Brasil recua e vai manter compra de gás boliviano

Lobão havia anunciado que Brasil já estava importando menos combustível

Leonardo Goy, O Estadao de S.Paulo

09 de janeiro de 2009 | 00h00

Numa decisão surpreendente, o governo voltou atrás, ontem à noite, da decisão de reduzir de 30 milhões para 19 milhões de metros cúbicos por dia a importação de gás boliviano. O Brasil vai aumentar esse volume de compra já a partir de hoje e , na semana que vem, segundo o ministro de Minas e Energia Edison Lobão, a importação pode chegar a cerca de 24 milhões de metros cúbicos por dia.A decisão de comprar mais gás da Bolívia - em relação à redução iniciada em 1.º de janeiro - foi anunciada por Lobão após uma longa reunião com uma comitiva boliviana liderada pelo ministro do Planejamento, Carlos Villegas. Segundo Lobão, já a partir de hoje as importações deverão chegar aos 20 milhões de metros cúbicos. "Não é uma decisão política.
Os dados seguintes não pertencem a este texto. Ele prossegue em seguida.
==> /design/flow/design.v <==
module vend_ctrl( coin, clock, reset, newspaper ) ;
    input   [1:0]   coin ;                               
    input           clock ;                              
    input           reset ;                              
    output          newspaper ;                          
    wire            newspaper ;                         
    reg     [1:0]   fsm_state ;                          
    parameter   S0  = 2'b00 ;                            
    parameter   S5  = 2'b01 ;                            
    parameter   S10 = 2'b10 ;                            
    parameter   S15 = 2'b11 ;                            
    parameter   COIN_0  = 2'b00 ;                        
    parameter   COIN_5  = 2'b01 ;                        
    parameter   COIN_10 = 2'b10 ;                        
    assign  newspaper = (fsm_state == S15) ;             
    always  @( posedge clock )
        if ( reset )
            fsm_state <= S0 ;                                            
        else
            case ( fsm_state ) 
                S0  :   if      ( coin == COIN_5 )  fsm_state <= S5 ;    
                        else if ( coin == COIN_10 ) fsm_state <= S10 ;   
                S5  :   if      ( coin == COIN_5 )   fsm_state <= S10 ;  
                        else if ( coin == COIN_10 )  fsm_state <= S15 ;  
                S10 :   if      ( coin == COIN_5 )  fsm_state <= S15 ;   
                        else if ( coin == COIN_10 ) fsm_state <= S15 ;   
                S15 :   fsm_state  <= S0 ;                               
                default : fsm_state <= S0 ;                              
            endcase
endmodule
==> /design/flow/run.sh <==
#!/bin/bash
# OpenROAD 26Q1-2900-gdf79404cd8, Yosys 0.63+post, stock flow scripts
make -C /OpenROAD-flow-scripts/flow DESIGN_CONFIG=/design/flow/config.mk WORK_HOME=/design/flow/orfs finish
==> /design/flow/config.mk <==
export PLATFORM = sky130hd
export DESIGN_NAME = vend_ctrl
export DESIGN_NICKNAME = vend_ctrl
export VERILOG_FILES = /design/flow/design.v
export SDC_FILE = /design/flow/constraint.sdc
export NUM_CORES = 4
export LEC_CHECK = 1
export CORE_AREA = 10 10 70 70
export DIE_AREA = 0 0 80 80
==> /design/flow/constraint.sdc <==
current_design vend_ctrl

set clk_period 1.1
set clk_io_pct 0.2

create_clock -name clk0 -period $clk_period [get_ports {clock}]

set non_clock_inputs [all_inputs -no_clocks]
set_input_delay [expr $clk_period * $clk_io_pct] -clock clk0 $non_clock_inputs
set_output_delay [expr $clk_period * $clk_io_pct] -clock clk0 [all_outputs]
==> job_summary.md <==
## Implementation flow summary

| Metric | Value |
|---|---|
| Post-CTS Resized | `2` |
| Yosys reg bits | `4` |
| Antenna fix cells | `0` |
| Mapped Avg Cell Area | `9.759 µm²` |
| Die H | `~80 µm` |
| CP endpoint kind | `register` |
| # port buffers | `4` |
| Clock Tree Buf Depth | `2` |
| Vias in the first global route | `~170` |
| Total wire length | `around 500 µm` |
| CTS H-tree depth | `1` |
| Final Max Tran Viols | `0` |
| Pwr Density | `1305 nW/µm²` |
| Log Warnings | `25` |
| Dpl cells | `between 60 and 70` |
| RSZ-0062 raised after global routing | `no` |
| Antenna violations before repair | `0` |
| Die span in x | `~80 µm` |
| Top delay family on crit path | `buffers and inverters` |
| Synth Seq Share | `41.03%` |
| RD Place Congestion | `0.7650` |
| Worst path max stage delay | `slightly below 0.6 ns` |
| Ports | `5` |
| R2r startpoint | `fsm_state[2]` |
| YS chip area | `~200 µm²` |
| Commonest Layout Cell | `dfxtp_1` |
| WP buf/inv | `1` |
| Startpoint Class | `input port` |
| Post-Syn Area | `just under 200 µm²` |
| CTS tree | `built` |
| FF-to-FF setup slack | `about 0.21 ns` |
| Setup TNS | `0 ns` |
| M2 GR Usage | `between 1.5 and 2%` |
| Final Cycle Share | `97.08%` |
| Fin Clk Skew | `0.004381 ns` |
| Layout cells sized above 1 | `about 23%` |
| Postcts setup bufs | `0` |
| WP data required | `about 1.2 ns` |
| Clk Latency, worst-skew pair | `about 0.23 ns` |
| # setup viols final | `0` |
| Routed len/inst | `6.764 µm` |
| Via count | `between 150 and 200` |
| Maxcap violations | `0` |
| First-pass DRT Iterations | `2` |
| Clock Sinks | `4` |
| Gr busiest metal | `met1` |
| Most common logic cells in the final layout | `4 x dfxtp_1, 3 x a211oi_1, 3 x clkbuf_4` |
| Worst hold endpoint | `fsm_state[0]` |
| Gr ovfl total | `0` |
| Cts-stage hold buffer count | `0` |
| Hold_sp | `fsm_state[3]` |
| Final Hold Viols | `0` |
| Global-route wire length before repair | `just over 800 µm` |
| DR vias/cell | `roughly 2.3` |
| Critical Path Slowest Stage Cell | `clkdlybuf4s50_1` |
| Ys cells | `20` |
| Gate Count Post-Synth | `20` |
| Worst hold stages | `1` |
| Pin count of the biggest net entering global routing | `8` |
| Core Util at FP | `approximately 5.7%` |
| Worst r2r dst | `fsm_state[2]` |
| Worst slew margin | `around four fifths` |
| DRT iter0 DRCs | `1` |
| DRT antenna net count | `0` |
| Cts bufs inserted | `3` |
| Core Area | `~3400 µm²` |
| Largest registers | `fsm_state x4` |
| Setup CP Type | `in -> reg` |
| Layout Cells excl Fill | `just over 70` |
| Status | `completed` |
| Hold WC Path Type | `reg -> reg` |
| Chip area | `roughly 6400 µm²` |
| DRC Markers | `0` |
| Pleak | `~0.00010 µW` |
| Largest fanout on the critical path | `5` |
| WP data arrival | `about 1.2 ns` |
| Max reg flops | `4` |
| CTS Root Cell | `clkbuf_4` |
| Std-Cell Rows | `21` |
| Fmax | `~0.94 GHz` |
| Worst VDD drop | `0.9097 mV` |
| Ys Warns | `1` |
| Met1 usage | `2.595%` |
| Least-Margin Pin Slew | `about 0.32 ns` |
| GR met3 Demand/Resource | `1.591%` |
| Synth cell types | `13` |
| Total track usage | `roughly 1.7%` |
| Min Tclk post-route | `~1.1 ns` |
| Reg2Reg Depth | `3` |
| Area grow syn2layout | `54.49%` |
| CP Cell Sequence | `clkdlybuf4s50_1, xnor2_1, a211o_1` |
| Reg with most FFs | `fsm_state` |
| Clock Pin Slew Worst Setup and Hold Paths | `approximately 0.030 ns` |
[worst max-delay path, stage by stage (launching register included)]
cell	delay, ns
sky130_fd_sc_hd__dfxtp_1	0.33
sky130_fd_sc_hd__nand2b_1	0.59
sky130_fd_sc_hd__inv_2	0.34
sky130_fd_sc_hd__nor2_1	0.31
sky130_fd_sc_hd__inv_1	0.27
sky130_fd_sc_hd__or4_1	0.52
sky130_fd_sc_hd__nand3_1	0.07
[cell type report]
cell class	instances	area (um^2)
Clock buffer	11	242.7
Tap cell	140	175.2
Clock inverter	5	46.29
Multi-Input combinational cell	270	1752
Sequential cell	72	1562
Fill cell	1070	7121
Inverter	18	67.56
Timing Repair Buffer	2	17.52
### design/flow/design.v
`default_nettype none
module	reqwalker_button(i_clk,
		i_btn,
		o_led);
	input	wire		i_clk;
	input	wire		i_btn;
	wire			i_cyc, i_stb, i_we;
	wire			i_addr;
	wire	[31:0]	i_data;
	wire			o_stall;
	reg				o_ack;
	wire	[31:0]	o_data;
	output	reg	[5:0]	o_led;
	reg				stb;
	initial stb = 0;
	always @(posedge i_clk)
		if (i_btn)
			stb <= 1'b1;
		else if (!busy)
			stb <= 1'b0;
	assign i_cyc 	= 1'b1;
	assign i_stb 	= stb;
	assign i_we		= 1'b1;
	assign i_addr	= 'b0;
	assign i_data	= 'b0;
	parameter CLOCK_RATE_HZ = 50_000_000;
	localparam WIDTH = $clog2(CLOCK_RATE_HZ);
	reg 	[WIDTH-1:0]	counter;
	wire				strobe;
	initial	counter = 0;
	always @(posedge i_clk)
	if (!busy)
		counter <= 0;
	else if (counter == (CLOCK_RATE_HZ[WIDTH-1:0]-1'b1))
		counter <= 0;
	else
		counter <= counter + 1'b1;
	assign strobe = (counter == (CLOCK_RATE_HZ[WIDTH-1:0]-1'b1));
	wire		busy;
	reg	[3:0]	state;
	reg	[3:0]	state_next;
	initial	state = 0;
	always @(posedge i_clk)
		state <= state_next;
	initial	state_next = 0;
	always @(*)
	if ((i_stb)&&(i_we)&&(!o_stall))
		state_next = 4'h1;
	else if (state >= 4'd11 && strobe)
		state_next = 4'h0;
	else if (state != 0 && strobe)
		state_next = state + 1'b1;
	else
		state_next = state;
	always @(posedge i_clk)
	case(state_next)
	4'h1: o_led <= 6'b00_0001;
	4'h2: o_led <= 6'b00_0010;
	4'h3: o_led <= 6'b00_0100;
	4'h4: o_led <= 6'b00_1000;
	4'h5: o_led <= 6'b01_0000;
	4'h6: o_led <= 6'b10_0000;
	4'h7: o_led <= 6'b01_0000;
	4'h8: o_led <= 6'b00_1000;
	4'h9: o_led <= 6'b00_0100;
	4'ha: o_led <= 6'b00_0010;
	4'hb: o_led <= 6'b00_0001;
	default: o_led <= 6'b00_0000;
	endcase
	assign	busy = (state != 0);
	initial	o_ack = 1'b0;
	always @(posedge i_clk)
		o_ack <= (i_stb)&&(!o_stall);
	assign	o_stall = (busy)&&(i_we);
	assign	o_data = { 28'h0, state };
	wire	[33:0]	unused;
	assign	unused = { i_cyc, i_addr, i_data };
	wire	[32:0]	o_unused;
	assign	o_unused = { o_ack, o_data };
endmodule
==> /design/flow/design.v <==
`default_nettype	none
module sfifo(i_clk, i_wr, i_data, o_full, o_fill, i_rd, o_data, o_empty);
	parameter	BW=8;	 
	parameter 	LGFLEN=4;
	input	wire		i_clk;
	input	wire		i_wr;
	input	wire [(BW-1):0]	i_data;
	output	reg 		o_full;
	output	reg [LGFLEN:0]	o_fill;
	input	wire		i_rd;
	output	reg [(BW-1):0]	o_data;
	output	reg		o_empty;	 
	reg	[(BW-1):0]	fifo_mem[0:(1<<LGFLEN)-1];
	reg	[LGFLEN:0]	wr_addr, rd_addr;
	reg	[LGFLEN-1:0]	rd_next;
	wire	w_wr = (i_wr && !o_full);
	wire	w_rd = (i_rd && !o_empty);
	initial	wr_addr = 0;
	always @(posedge i_clk)
	if (w_wr)
		wr_addr <= wr_addr + 1'b1;
	always @(posedge i_clk)
	if (w_wr)
		fifo_mem[wr_addr[(LGFLEN-1):0]] <= i_data;
	initial	rd_addr = 0;
	always @(posedge i_clk)
	if (w_rd)
		rd_addr <= rd_addr + 1;
	always @(*)
		o_data = fifo_mem[rd_addr[LGFLEN-1:0]];
	always @(*)
		o_fill = wr_addr - rd_addr;
	always @(*)
		o_full = o_fill == { 1'b1, {(LGFLEN){1'b0}} };
	always @(*)
		o_empty = (o_fill  == 0);
	always @(*)
		rd_next = rd_addr[LGFLEN-1:0] + 1;
	wire	[LGFLEN-1:0]	unused;
	assign	unused = rd_next;
endmodule
==> /design/flow/run.sh <==
#!/bin/bash
# OpenROAD 26Q1-2900-gdf79404cd8, Yosys 0.63+post, stock flow scripts
make -C /OpenROAD-flow-scripts/flow DESIGN_CONFIG=/design/flow/config.mk WORK_HOME=/design/flow/orfs finish
==> /design/flow/config.mk <==
export PLATFORM = sky130hd
export DESIGN_NAME = sfifo
export DESIGN_NICKNAME = sfifo
export VERILOG_FILES = /design/flow/design.v
export SDC_FILE = /design/flow/constraint.sdc
export NUM_CORES = 4
export LEC_CHECK = 1
export CORE_UTILIZATION = 40
==> /design/flow/constraint.sdc <==
current_design sfifo

set clk_period 9.4
set clk_io_pct 0.2

create_clock -name clk0 -period $clk_period [get_ports {i_clk}]

set non_clock_inputs [all_inputs -no_clocks]
set_input_delay [expr $clk_period * $clk_io_pct] -clock clk0 $non_clock_inputs
set_output_delay [expr $clk_period * $clk_io_pct] -clock clk0 [all_outputs]
module decodeState(
    input[2:0] state,
    output reg[2:0] led1,
    output reg[2:0] led2
);  
    parameter RR = 0;
    parameter GG = 1;
    parameter YY = 2;
    parameter GR = 3;
    parameter YR = 4;
    parameter RG = 5;
    parameter RY = 6;
    always@(state) begin
        case(state)
            RR: begin
                led1 = 3'b001;
                led2 = 3'b001;
            end
            GG: begin
                led1 = 3'b100;
                led2 = 3'b100;
            end
            YY: begin
                led1 = 3'b010;
                led2 = 3'b010;
            end
            GR: begin
                led1 = 3'b100;
                led2 = 3'b001;
            end
            YR: begin
                led1 = 3'b010;
                led2 = 3'b001;
            end
            RG: begin
                led1 = 3'b001;
                led2 = 3'b100;
            end
            RY: begin
                led1 = 3'b001;
                led2 = 3'b010;
            end
        endcase
    end
endmodule
`flow/run.sh`:
```
#!/bin/bash
# OpenROAD 26Q1-2900-gdf79404cd8, Yosys 0.63+post, stock flow scripts
make -C /OpenROAD-flow-scripts/flow DESIGN_CONFIG=/design/flow/config.mk WORK_HOME=/design/flow/orfs finish
```
`flow/config.mk`:
```
export PLATFORM = sky130hd
export DESIGN_NAME = demo
export DESIGN_NICKNAME = demo
export VERILOG_FILES = /design/flow/design.v
export SDC_FILE = /design/flow/constraint.sdc
export NUM_CORES = 4
export LEC_CHECK = 1
export CORE_AREA = 10 10 70 70
export DIE_AREA = 0 0 80 80
```
`flow/constraint.sdc`:
```
current_design demo

set clk_period 1.9
set clk_io_pct 0.2

create_clock -name clk0 -period $clk_period [get_ports {clk}]

set non_clock_inputs [all_inputs -no_clocks]
set_input_delay [expr $clk_period * $clk_io_pct] -clock clk0 $non_clock_inputs
set_output_delay [expr $clk_period * $clk_io_pct] -clock clk0 [all_outputs]
```
`flow/design.v`:
```
module demo (
  input clk,
  output [5:0] counter
);
  logic [5:0] counter = 0;
  always @(posedge clk) begin
    if (counter == 15)
      counter <= 0;
    else
      counter <= counter + 1;
  end
endmodule  
```
==> summary.txt <==
run metrics: synth cell count leaders 6 x dfxtp_1, 3 x nand3_1, 2 x nor2_1, 2 x xor2_1, Synth top area share 0.549, CP max stage delay 0.49 ns, Via density 2.30, Layout area overhead 65.1%, YS warnings 1, post-synth top area cell dfxtp_1, EDFF count, synth 0, share of cells above drive strength 1 0.133, ANT nets after route 0, DRT iter0 DRCs 4, skew final 0.00311 ns, GRT overflow 0, Die W 80 um, WS Path Type flop to output pin, Tool Warnings 25, crit path max-delay cell type clkdlybuf4s50_1, Mean Syn Cell Area 10.4 sq um, hold path start counter[0]$_SDFF_PN0_, RSZ-0062 raised after global routing false, Synth async-reset ratio 0, via count 177, initial antenna violation count 1, Yosys top cell by instances dfxtp_1, crit share post-route 0.798, Die Area 0.00640 sq mm, Tightest Pin Transition 0.248 ns, pin count of the biggest net entering global routing 6, final hold vios 0, Synth Flop Type dfxtp_1, CTS H-tree lvls 1, vias in the first global route 181, Post-Syn Area 219 sq um, count of cell types in the netlist 12, status finished, final reports clean, max reg flops 6, Core ar. 0.00342 sq mm, number of fill cells 401, logic area 98.8 sq um, CTS tree built, io pins 7, total track usage 0.0188, Post-CTS Setup Inserts 0, Buf/Inv on CP 1, CP Launch Type flop, Routed WL 506 um, DR pass1 iterations 3, half-perimeter wire length after placement 407 um, FP Rows 21, worst path arrival time 1.14 ns, PD cells 661 mW/mm^2, CTS root buffer clkbuf_4, clk sinks 6, Port Buf Inserts 6, Yosys Instances 21, cts hold-fix bufs 0, GP Congestion 0.657, Top delay family on crit path buffers and inverters, Largest regs counter: 6 flops, YS chip area 219 sq um, crit path DRT 1.52 ns, first-pass GRT wire length 876 um, Top area cell types dfxtp_1 55%, xor2_1 8.0%, nand3_1 6.9%, routed len/inst 6.57 um, Slew HR 0.834, hold crit path type flop to flop, Worst-path clk slew 0.04 ns, final setup violating endpoints 0, Flops after synth 6, Crit. End Element output pin, Synth Seq Share 0.549, Worst Setup SP counter[2]$_SDFF_PN0_, Final Max Slew Viols 0, max_cap viols 0, Top reg by flops counter, Longest Clk Path Bufs 2, CTS Buf Count 3, fmax 660 MHz, Tmin final 1.52 ns, Pwr Total 0.239 mW, worst path cell trace clkdlybuf4s50_1, Peak supply drop 0.121 mV, Max Fanout on Critical Path 5, FP Core Util 0.0641, setup TNS 0 ns, # DRC 0, die height 80 um, Sequential Area 120 sq um, clk latency late pin 0.24 ns, Post-CTS Resized 0, LEAKAGE 0.127 nW, R2R Path Start counter[0]$_SDFF_PN0_, post-synthesis instance total 21
kinds of logic (layout without fill, tap and decap cells):
logic type | after synthesis | after routing | synth area share
buffers and inverters | 0 | 9 | 0
and+or+nand+nor | 10 | 10 | 0.251
other | 0 | 1 | 0
adders and majority gates | 1 | 1 | 0.0571
AOI/OAI and AO/OA | 1 | 1 | 0.0228
xor gates and xnor gates | 3 | 3 | 0.120
DFF | 6 | 6 | 0.549
cell usage in the layout, fill, tap and decap left out, drive strengths merged:
| cell | Yosys | final |
|---|---|---|
| clkdlybuf4s50 | 0 | 6 |
| nor3 | 1 | 1 |
| nor2 | 2 | 2 |
| ha | 1 | 1 |
| and3 | 1 | 1 |
| diode | 0 | 1 |
| o21ai | 1 | 1 |
| nand2 | 1 | 1 |
| xor2 | 2 | 2 |
| dfxtp | 6 | 6 |
| xnor2 | 1 | 1 |
| clkbuf | 0 | 3 |
| nor2b | 1 | 1 |
| nand2b | 1 | 1 |
| nand3 | 3 | 3 |
final cells by class:
cell class,instances,share of cell area
tap,46,0.159
clock buffer,3,0.0623
multi-input combinational,15,0.273
antenna,1,0.00692
sequential,6,0.332
timing repair buffer,6,0.166
routing by layer:
layer / GRT usage / wire length, um / vias to the layer above
met1: 0.0213 / 201 / 79
met3: 0.0295 / 147 / 0
met2: 0.0185 / 158 / 8
li1: - / - / 90
met5: 0 / 0 / -
met4: 0 / 0 / 0
stage by stage:
step           hold WS, ns  instance area, sq um    util  std cells  worst slack (ns)
2_1_floorplan        0.426                   219       -         21             0.926
3_3_place_gp         0.458                   337  0.0985         73             0.617
3_5_place_dp         0.471                   337  0.0985         73             0.617
4_1_cts              0.484                   359   0.105         76             0.352
5_1_grt              0.541                   362   0.106         77             0.281
6_report             0.476                   362   0.106         77             0.385
power breakdown:
group            total [mW]  leakage [nW]  internal (mW)  switching [mW]
clock                 0.113        0.0138         0.0711          0.0414
sequential            0.126        0.0483          0.126               0
combinational  0.0000000654        0.0654              0               0
total                 0.239         0.127          0.198          0.0414
path summary, 6_finish.rpt:
check	end	slack (ns)	cells after the start
setup / recovery	counter[2]	0.38	1
hold / removal	counter[0]$_SDFF_PN0_	0.48	1
hold reg to reg	counter[0]$_SDFF_PN0_	0.48	1
setup reg to reg	counter[3]$_SDFF_PN0_	0.74	4
Power is estimated from default activity; no workload was simulated.
## flow/run.sh

```bash
#!/bin/bash
# OpenROAD 26Q1-2900-gdf79404cd8, Yosys 0.63+post, stock flow scripts
make -C /OpenROAD-flow-scripts/flow DESIGN_CONFIG=/design/flow/config.mk WORK_HOME=/design/flow/orfs finish
```

## flow/config.mk

```make
export PLATFORM = sky130hd
export DESIGN_NAME = uart_tx
export DESIGN_NICKNAME = uart_tx
export VERILOG_FILES = /design/flow/design.v
export SDC_FILE = /design/flow/constraint.sdc
export NUM_CORES = 4
export LEC_CHECK = 1
export CORE_AREA = 10 10 100 100
export DIE_AREA = 0 0 110 110
```

## flow/constraint.sdc

```tcl
current_design uart_tx

set clk_period 4.2
set clk_io_pct 0.2

create_clock -name clk0 -period $clk_period [get_ports {clk}]

set non_clock_inputs [all_inputs -no_clocks]
set_input_delay [expr $clk_period * $clk_io_pct] -clock clk0 $non_clock_inputs
set_output_delay [expr $clk_period * $clk_io_pct] -clock clk0 [all_outputs]
```
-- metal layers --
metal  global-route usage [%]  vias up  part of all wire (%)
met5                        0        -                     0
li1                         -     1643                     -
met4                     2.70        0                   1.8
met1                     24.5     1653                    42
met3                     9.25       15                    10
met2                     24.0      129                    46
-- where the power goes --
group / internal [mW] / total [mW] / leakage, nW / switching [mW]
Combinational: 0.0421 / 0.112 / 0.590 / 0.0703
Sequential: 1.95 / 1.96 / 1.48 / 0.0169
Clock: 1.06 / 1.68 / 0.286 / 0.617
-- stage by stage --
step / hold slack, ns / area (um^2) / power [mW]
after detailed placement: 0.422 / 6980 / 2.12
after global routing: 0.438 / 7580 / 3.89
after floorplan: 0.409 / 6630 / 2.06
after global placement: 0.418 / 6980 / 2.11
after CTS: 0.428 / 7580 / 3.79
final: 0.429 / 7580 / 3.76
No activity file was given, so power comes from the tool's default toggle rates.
É uma necessidade que se demonstrou com relatórios técnicos da Petrobrás e do Operador Nacional do Sistema Elétrico", sustentou o ministro. Horas antes do encontro com os bolivianos, ao sair de uma reunião do Comitê de Monitoramento do Setor Elétrico (CMSE), Lobão havia confirmado a redução das importações de gás para 19 milhões de metros cúbicos diários. Ele disse que o Brasil não precisaria de mais gás do que isso, já que poderá dispensar a geração de energia térmica (com exceção de duas usinas no Rio) por alguns meses devido à boa situação dos reservatórios das hidrelétricas. O desligamento das térmicas foi oficializado pelo CMSE. Lobão afirmou que, pela manhã, quando havia dado a declaração, não se sabia da necessidade de utilizar ainda outras duas termoelétricas movidas a gás, informação que surgiu durante a tarde. As duas usinas são Araucária e Canoas, que vão consumir de 3 a 4 milhões de metros cúbicos de gás por dia. Segundo Lobão, elas serão acionadas para garantir a segurança energética de Santa Catarina após problemas com chuvas. Lobão fez questão de dizer que o "Brasil não está fazendo um favor à Bolívia" e afirmou que os consumidores de energia elétrica do Brasil não estão subsidiando a Bolívia. Ele afirmou, porém, que, no encontro, os bolivianos disseram que foram surpreendidos pela decisão e expuseram suas dificuldades com a diminuição das vendas. O corte para 19 milhões de metros cúbicos causaria uma redução de US$ 600 milhões nas receitas bolivianas com a exportação de gás. Lobão afirmou ainda que, a partir de abril, o preço do gás boliviano deverá ter uma redução para acompanhar o preço do petróleo. A revisão é contratual.